Tensorflow批量标准化

时间:2016-10-20 23:45:29

标签: python neural-network tensorflow deep-learning tensorboard

以下是我在Tensorflow中用作学习编程的代码。

from __future__ import print_function
from datetime import datetime
import time, os

import tensorflow as tf

# Import data
from tensorflow.examples.tutorials.mnist import input_data
mnist = input_data.read_data_sets("/tmp/data/", one_hot=True)

# Parameters
learning_rate = 0.001
training_epoch = 5
batch_size = 128
display_step = 10
model_path = "./output/model.ckpt"
logs_path = './logs'

directory = os.path.dirname(model_path)
if not os.path.exists(directory):
    os.makedirs(directory)

directory = os.path.dirname(logs_path)
if not os.path.exists(directory):
    os.makedirs(directory)

# Network Parameters
n_input = 784 # data input
n_classes = 10 # classes
dropout = 0.5 # Dropout, probability to keep units
l2_regularization_strength = 0.0005 #l2 regularization strength

# tf Graph input
x = tf.placeholder(tf.float32, [None, n_input], name='InputData')
y = tf.placeholder(tf.float32, [None, n_classes], name='LabelData')
keep_prob = tf.placeholder(tf.float32) #dropout (keep probability)
mode = tf.placeholder(tf.int32);

# Create some wrappers for simplicity
def conv2d(x, kernel_shape, strides=1, mode=0):
    # Conv2D wrapper, with batch normalization and relu activation
    weights = tf.get_variable('weights', kernel_shape, initializer=tf.contrib.layers.xavier_initializer())

    x = tf.nn.conv2d(x, weights, strides=[1, strides, strides, 1], padding='SAME')
    pop_mean = tf.get_variable('bn_pop_mean', [x.get_shape()[-1]], initializer=tf.constant_initializer(0), trainable=False)
    pop_var = tf.get_variable('bn_pop_var', [x.get_shape()[-1]], initializer=tf.constant_initializer(1), trainable=False)
    scale = tf.get_variable('bn_scale', [x.get_shape()[-1]], initializer=tf.constant_initializer(1))
    beta = tf.get_variable('bn_beta', [x.get_shape()[-1]], initializer=tf.constant_initializer(0))
    epsilon = 1e-3
    decay = 0.999
    if mode == 0:
        batch_mean, batch_var = tf.nn.moments(x,[0, 1, 2])
        train_mean = tf.assign(pop_mean, pop_mean * decay + batch_mean * (1 - decay))
        train_var = tf.assign(pop_var, pop_var * decay + batch_var * (1 - decay))
        with tf.control_dependencies([train_mean, train_var]):
            bn = tf.nn.batch_normalization(x, batch_mean, batch_var, beta, scale, epsilon, name='bn')
    else:
        bn = tf.nn.batch_normalization(x, pop_mean, pop_var, beta, scale, epsilon, name='bn')
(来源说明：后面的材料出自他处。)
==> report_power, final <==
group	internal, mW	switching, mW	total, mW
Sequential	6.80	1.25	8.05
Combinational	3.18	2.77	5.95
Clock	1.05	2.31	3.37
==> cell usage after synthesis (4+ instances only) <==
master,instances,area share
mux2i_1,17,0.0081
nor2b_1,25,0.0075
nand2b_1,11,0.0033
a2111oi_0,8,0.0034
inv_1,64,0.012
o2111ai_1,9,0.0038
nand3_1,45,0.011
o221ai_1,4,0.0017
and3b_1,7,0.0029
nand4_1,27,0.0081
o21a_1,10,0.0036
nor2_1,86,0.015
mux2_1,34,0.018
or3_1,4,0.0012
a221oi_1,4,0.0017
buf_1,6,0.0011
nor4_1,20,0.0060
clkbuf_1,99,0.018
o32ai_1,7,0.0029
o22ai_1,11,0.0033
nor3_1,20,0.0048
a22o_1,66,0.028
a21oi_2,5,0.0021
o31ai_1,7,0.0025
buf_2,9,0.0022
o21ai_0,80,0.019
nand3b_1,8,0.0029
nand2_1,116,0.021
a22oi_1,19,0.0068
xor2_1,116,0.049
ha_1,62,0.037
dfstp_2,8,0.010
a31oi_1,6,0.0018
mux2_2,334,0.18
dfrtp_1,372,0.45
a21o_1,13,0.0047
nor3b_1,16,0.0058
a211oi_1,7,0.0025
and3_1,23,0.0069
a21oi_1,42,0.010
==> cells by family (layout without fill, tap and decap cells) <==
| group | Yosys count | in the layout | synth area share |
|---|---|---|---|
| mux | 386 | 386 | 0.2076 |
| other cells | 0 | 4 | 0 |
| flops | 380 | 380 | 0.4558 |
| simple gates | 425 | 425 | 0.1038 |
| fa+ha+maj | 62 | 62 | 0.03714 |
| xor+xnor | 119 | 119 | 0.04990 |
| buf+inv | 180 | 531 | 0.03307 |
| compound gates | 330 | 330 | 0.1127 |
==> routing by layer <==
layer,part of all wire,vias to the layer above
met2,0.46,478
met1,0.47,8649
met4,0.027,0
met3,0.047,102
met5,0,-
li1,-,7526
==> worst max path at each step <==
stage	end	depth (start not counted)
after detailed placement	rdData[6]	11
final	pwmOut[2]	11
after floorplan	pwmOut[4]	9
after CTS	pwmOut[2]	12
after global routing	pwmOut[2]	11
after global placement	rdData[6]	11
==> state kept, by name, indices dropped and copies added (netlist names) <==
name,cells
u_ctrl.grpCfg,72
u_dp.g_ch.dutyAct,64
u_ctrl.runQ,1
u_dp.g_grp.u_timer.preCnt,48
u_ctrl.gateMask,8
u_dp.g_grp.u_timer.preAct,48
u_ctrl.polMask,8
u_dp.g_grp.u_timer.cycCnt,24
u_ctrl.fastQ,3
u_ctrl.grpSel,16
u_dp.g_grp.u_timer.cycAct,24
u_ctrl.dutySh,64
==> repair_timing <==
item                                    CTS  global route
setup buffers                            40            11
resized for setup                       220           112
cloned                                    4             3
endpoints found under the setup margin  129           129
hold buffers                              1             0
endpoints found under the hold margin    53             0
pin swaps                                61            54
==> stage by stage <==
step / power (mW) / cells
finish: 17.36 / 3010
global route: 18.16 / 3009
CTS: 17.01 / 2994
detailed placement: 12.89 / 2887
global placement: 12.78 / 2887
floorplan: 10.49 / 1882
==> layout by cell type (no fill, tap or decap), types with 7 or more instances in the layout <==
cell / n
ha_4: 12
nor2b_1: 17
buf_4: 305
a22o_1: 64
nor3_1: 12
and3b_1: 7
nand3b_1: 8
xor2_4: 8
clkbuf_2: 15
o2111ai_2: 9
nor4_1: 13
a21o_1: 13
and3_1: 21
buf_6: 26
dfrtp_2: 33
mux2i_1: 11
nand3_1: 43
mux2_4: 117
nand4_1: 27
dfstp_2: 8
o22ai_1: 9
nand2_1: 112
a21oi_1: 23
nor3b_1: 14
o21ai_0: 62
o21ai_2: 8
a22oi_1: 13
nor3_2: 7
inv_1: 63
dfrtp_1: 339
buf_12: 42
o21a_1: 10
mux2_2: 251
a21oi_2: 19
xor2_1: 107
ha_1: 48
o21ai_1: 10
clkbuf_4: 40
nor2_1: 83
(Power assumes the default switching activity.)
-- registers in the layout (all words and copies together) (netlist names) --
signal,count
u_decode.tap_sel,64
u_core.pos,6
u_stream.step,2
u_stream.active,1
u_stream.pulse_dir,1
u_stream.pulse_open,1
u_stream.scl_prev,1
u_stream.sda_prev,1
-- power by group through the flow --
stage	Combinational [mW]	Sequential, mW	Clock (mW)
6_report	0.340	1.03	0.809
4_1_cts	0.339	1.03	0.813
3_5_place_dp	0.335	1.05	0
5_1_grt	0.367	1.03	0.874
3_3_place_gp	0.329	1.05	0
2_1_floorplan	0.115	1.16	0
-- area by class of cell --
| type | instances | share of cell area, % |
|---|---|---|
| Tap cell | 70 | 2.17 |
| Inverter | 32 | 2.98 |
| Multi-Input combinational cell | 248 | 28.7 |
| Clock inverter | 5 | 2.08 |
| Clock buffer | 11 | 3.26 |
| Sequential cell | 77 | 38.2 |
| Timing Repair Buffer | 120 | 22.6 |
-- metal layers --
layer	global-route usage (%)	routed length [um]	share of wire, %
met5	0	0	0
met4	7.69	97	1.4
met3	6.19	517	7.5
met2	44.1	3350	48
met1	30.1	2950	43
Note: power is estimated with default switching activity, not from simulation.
==> src/rtl/cfgwin_pkg.sv <==
package cfgwin_pkg;

    // Classification of the window register
    typedef enum logic [1:0] {
        WS_OFF  = 2'd0,
        WS_ON   = 2'd1,
        WS_RSVD = 2'd2
    } win_state_e;

    // Length code held in register bits [2:1]
    typedef enum logic [1:0] {
        LEN_256M = 2'b00,
        LEN_128M = 2'b01,
        LEN_64M  = 2'b10,
        LEN_RSVD = 2'b11
    } len_code_e;

    localparam int EN_BIT   = 0;
    localparam int LEN_LSB  = 1;
    localparam int LOG_256M = 28;
    localparam int LOG_128M = 27;
    localparam int LOG_64M  = 26;

    typedef struct packed {
        logic [7:0]  bus;
        logic [4:0]  dev;
        logic [2:0]  fn;
        logic [11:0] reg_off;
    } cfg_fields_t;

    function automatic win_state_e classify(input logic [63:0] r);
        if (len_code_e'(r[LEN_LSB +: 2]) == LEN_RSVD) return WS_RSVD;
        else if (r[EN_BIT])                           return WS_ON;
        else                                          return WS_OFF;
    endfunction

endpackage
## src/rtl/rsv_pkg.sv

```systemverilog
package rsv_pkg;

    typedef enum logic [1:0] {
        FK_NONE = 2'd0,
        FK_GP   = 2'd1,
        FK_NP   = 2'd2,
        FK_TS   = 2'd3
    } fault_kind_e;

    typedef enum logic [1:0] {
        ST_IDLE  = 2'd0,
        ST_CODE  = 2'd1,
        ST_STACK = 2'd2
    } stage_e;

    // busy task-segment descriptor types accepted on a back-link
    localparam logic [3:0] TSS16_BUSY = 4'h3;
    localparam logic [3:0] TSS32_BUSY = 4'hB;

    localparam int RPL_W = 2;

endpackage

```

## src/rtl/rsv_code_stage.sv

```systemverilog
module rsv_code_stage
    import rsv_pkg::*;
#(
    parameter int SEL_W = 16
) (
    input  logic                task_mode,
    input  logic                wide_pop,
    input  logic [RPL_W-1:0]    cpl,
    input  logic [SEL_W-1:0]    sel,
    input  logic                lim_err,
    input  logic                dvalid,
    input  logic                dseg,
    input  logic [3:0]          dtype,
    input  logic                dpresent,
    output logic                fail,
    output fault_kind_e         kind,
    output logic [SEL_W-1:0]    ecode,
    output logic                go_stack
);
    localparam int TI_BIT = RPL_W;

    logic [SEL_W-1:0] sel_clr;
    logic             sel_null;
    logic [RPL_W-1:0] rpl;
    logic             busy_tss;

    assign sel_clr  = {sel[SEL_W-1:RPL_W], {RPL_W{1'b0}}};
    assign sel_null = (sel[SEL_W-1:RPL_W] == '0);
    assign rpl      = sel[RPL_W-1:0];
    assign busy_tss = (dtype == TSS16_BUSY) || (dtype == TSS32_BUSY);

    always_comb begin
        fail     = 1'b0;
        kind     = FK_NONE;
        ecode    = '0;
        go_stack = 1'b0;
        if (task_mode) begin
            if (sel[TI_BIT] || lim_err || !dvalid || dseg || !busy_tss) begin
                fail  = 1'b1;
                kind  = FK_TS;
                ecode = sel_clr;
            end else if (!dpresent) begin
                fail  = 1'b1;
                kind  = FK_NP;
                ecode = sel_clr;
            end
        end else begin
            if (sel_null) begin
                fail = 1'b1;
                kind = FK_GP;
            end else if (lim_err || (rpl < cpl)) begin
                fail  = 1'b1;
                kind  = FK_GP;
                ecode = sel_clr;
            end else begin
                go_stack = (rpl != cpl) || wide_pop;
            end
        end
    end

endmodule

```

## src/rtl/rsv_stack_stage.sv

```systemverilog
module rsv_stack_stage
    import rsv_pkg::*;
#(
    parameter int SEL_W = 16
) (
    input  logic [RPL_W-1:0]    code_rpl,
    input  logic                code_long,
    input  logic [SEL_W-1:0]    sel,
    input  logic                lim_err,
    input  logic                dvalid,
    input  logic                dseg,
    input  logic                dexec,
    input  logic                dwrite,
    input  logic [RPL_W-1:0]    ddpl,
    input  logic                dpresent,
    output fault_kind_e         kind,
    output logic [SEL_W-1:0]    ecode
);
    localparam logic [RPL_W-1:0] OUTER_RING = {RPL_W{1'b1}};

    logic [SEL_W-1:0] sel_clr;
    logic             sel_null;
    logic             bad_type;

    assign sel_clr  = {sel[SEL_W-1:RPL_W], {RPL_W{1'b0}}};
    assign sel_null = (sel[SEL_W-1:RPL_W] == '0);
    assign bad_type = !dvalid || !dseg || dexec || !dwrite;

    always_comb begin
        kind  = FK_NONE;
        ecode = '0;
        if (sel_null) begin
            if (!code_long || (code_rpl == OUTER_RING)) begin
                kind = FK_GP;
            end
        end else if ((sel[RPL_W-1:0] != code_rpl) || lim_err ||
                     bad_type || (ddpl != code_rpl)) begin
            kind  = FK_GP;
            ecode = sel_clr;
        end else if (!dpresent) begin
            kind  = FK_NP;
            ecode = sel_clr;
        end
    end

endmodule

```

## src/rtl/ret_sel_validator.sv

```systemverilog
module ret_sel_validator
    import rsv_pkg::*;
#(
    parameter int SEL_W = 16
) (
    input  logic             clk,
    input  logic             rst_n,
    input  logic             start,
    input  logic             task_mode,
    input  logic             wide_pop,
    input  logic [1:0]       cpl,
    input  logic [SEL_W-1:0] rc_sel,
    input  logic             rc_lim_err,
    input  logic             rc_valid,
    input  logic             rc_seg,
    input  logic [3:0]       rc_type,
    input  logic             rc_present,
    input  logic             rc_long,
    input  logic [SEL_W-1:0] rs_sel,
    input  logic             rs_lim_err,
    input  logic             rs_valid,
    input  logic             rs_seg,
    input  logic             rs_exec,
    input  logic             rs_write,
    input  logic [1:0]       rs_dpl,
    input  logic             rs_present,
    output logic             busy,
    output logic             done,
    output logic [1:0]       fault_kind,
    output logic [SEL_W-1:0] fault_code
);
    typedef struct packed {
        stage_e           stage;
        logic             task_m;
        logic             wide;
        logic [RPL_W-1:0] cpl;
        logic [SEL_W-1:0] csel;
        logic             c_lim;
        logic             c_valid;
        logic             c_seg;
        logic [3:0]       c_type;
        logic             c_pres;
        logic             c_long;
        logic [SEL_W-1:0] ssel;
        logic             s_lim;
        logic             s_valid;
        logic             s_seg;
        logic             s_exec;
        logic             s_write;
        logic [RPL_W-1:0] s_dpl;
        logic             s_pres;
        logic             done;
        fault_kind_e      kind;
        logic [SEL_W-1:0] code;
    } regs_t;

    localparam regs_t REGS_RST = '0;

    regs_t st_d, st_q;

    logic             cs_fail;
    fault_kind_e      cs_kind;
    logic [SEL_W-1:0] cs_code;
    logic             cs_go_stack;
    fault_kind_e      ss_kind;
    logic [SEL_W-1:0] ss_code;

    rsv_code_stage #(.SEL_W(SEL_W)) u_code (
        .task_mode (st_q.task_m),
        .wide_pop  (st_q.wide),
        .cpl       (st_q.cpl),
        .sel       (st_q.csel),
        .lim_err   (st_q.c_lim),
        .dvalid    (st_q.c_valid),
        .dseg      (st_q.c_seg),
        .dtype     (st_q.c_type),
        .dpresent  (st_q.c_pres),
        .fail      (cs_fail),
        .kind      (cs_kind),
        .ecode     (cs_code),
        .go_stack  (cs_go_stack)
    );

    rsv_stack_stage #(.SEL_W(SEL_W)) u_stack (
        .code_rpl  (st_q.csel[RPL_W-1:0]),
        .code_long (st_q.c_long),
        .sel       (st_q.ssel),
        .lim_err   (st_q.s_lim),
        .dvalid    (st_q.s_valid),
        .dseg      (st_q.s_seg),
        .dexec     (st_q.s_exec),
        .dwrite    (st_q.s_write),
        .ddpl      (st_q.s_dpl),
        .dpresent  (st_q.s_pres),
        .kind      (ss_kind),
        .ecode     (ss_code)
    );

    always_comb begin
        st_d      = st_q;
        st_d.done = 1'b0;
        case (st_q.stage)
            ST_IDLE: begin
                if (start) begin
                    st_d.stage   = ST_CODE;
                    st_d.task_m  = task_mode;
                    st_d.wide    = wide_pop;
                    st_d.cpl     = cpl;
                    st_d.csel    = rc_sel;
                    st_d.c_lim   = rc_lim_err;
                    st_d.c_valid = rc_valid;
                    st_d.c_seg   = rc_seg;
                    st_d.c_type  = rc_type;
                    st_d.c_pres  = rc_present;
                    st_d.c_long  = rc_long;
                    st_d.ssel    = rs_sel;
                    st_d.s_lim   = rs_lim_err;
                    st_d.s_valid = rs_valid;
                    st_d.s_seg   = rs_seg;
                    st_d.s_exec  = rs_exec;
                    st_d.s_write = rs_write;
                    st_d.s_dpl   = rs_dpl;
                    st_d.s_pres  = rs_present;
                end
            end
            ST_CODE: begin
                if (!cs_fail && cs_go_stack) begin
                    st_d.stage = ST_STACK;
                end else begin
                    st_d.stage = ST_IDLE;
                    st_d.done  = 1'b1;
                    st_d.kind  = cs_kind;
                    st_d.code  = cs_code;
                end
            end
            ST_STACK: begin
                st_d.stage = ST_IDLE;
                st_d.done  = 1'b1;
                st_d.kind  = ss_kind;
                st_d.code  = ss_code;
            end
            default: begin
                st_d.stage = ST_IDLE;
            end
        endcase
    end

    always_ff @(posedge clk) begin
        if (!rst_n) begin
            st_q <= REGS_RST;
        end else begin
            st_q <= st_d;
        end
    end

    assign busy       = (st_q.stage != ST_IDLE);
    assign done       = st_q.done;
    assign fault_kind = st_q.kind;
    assign fault_code = st_q.code;

endmodule

```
    return tf.nn.relu(bn, name = 'relu')


def maxpool2d(x, k=2):
    # MaxPool2D wrapper
    return tf.nn.max_pool(x, ksize=[1, k, k, 1], strides=[1, k, k, 1], padding='SAME', name='maxpool')

# Create model
def conv_net(x, dropout, mode):
    # Reshape input picture
    x = tf.reshape(x, shape=[-1, 28, 28, 1])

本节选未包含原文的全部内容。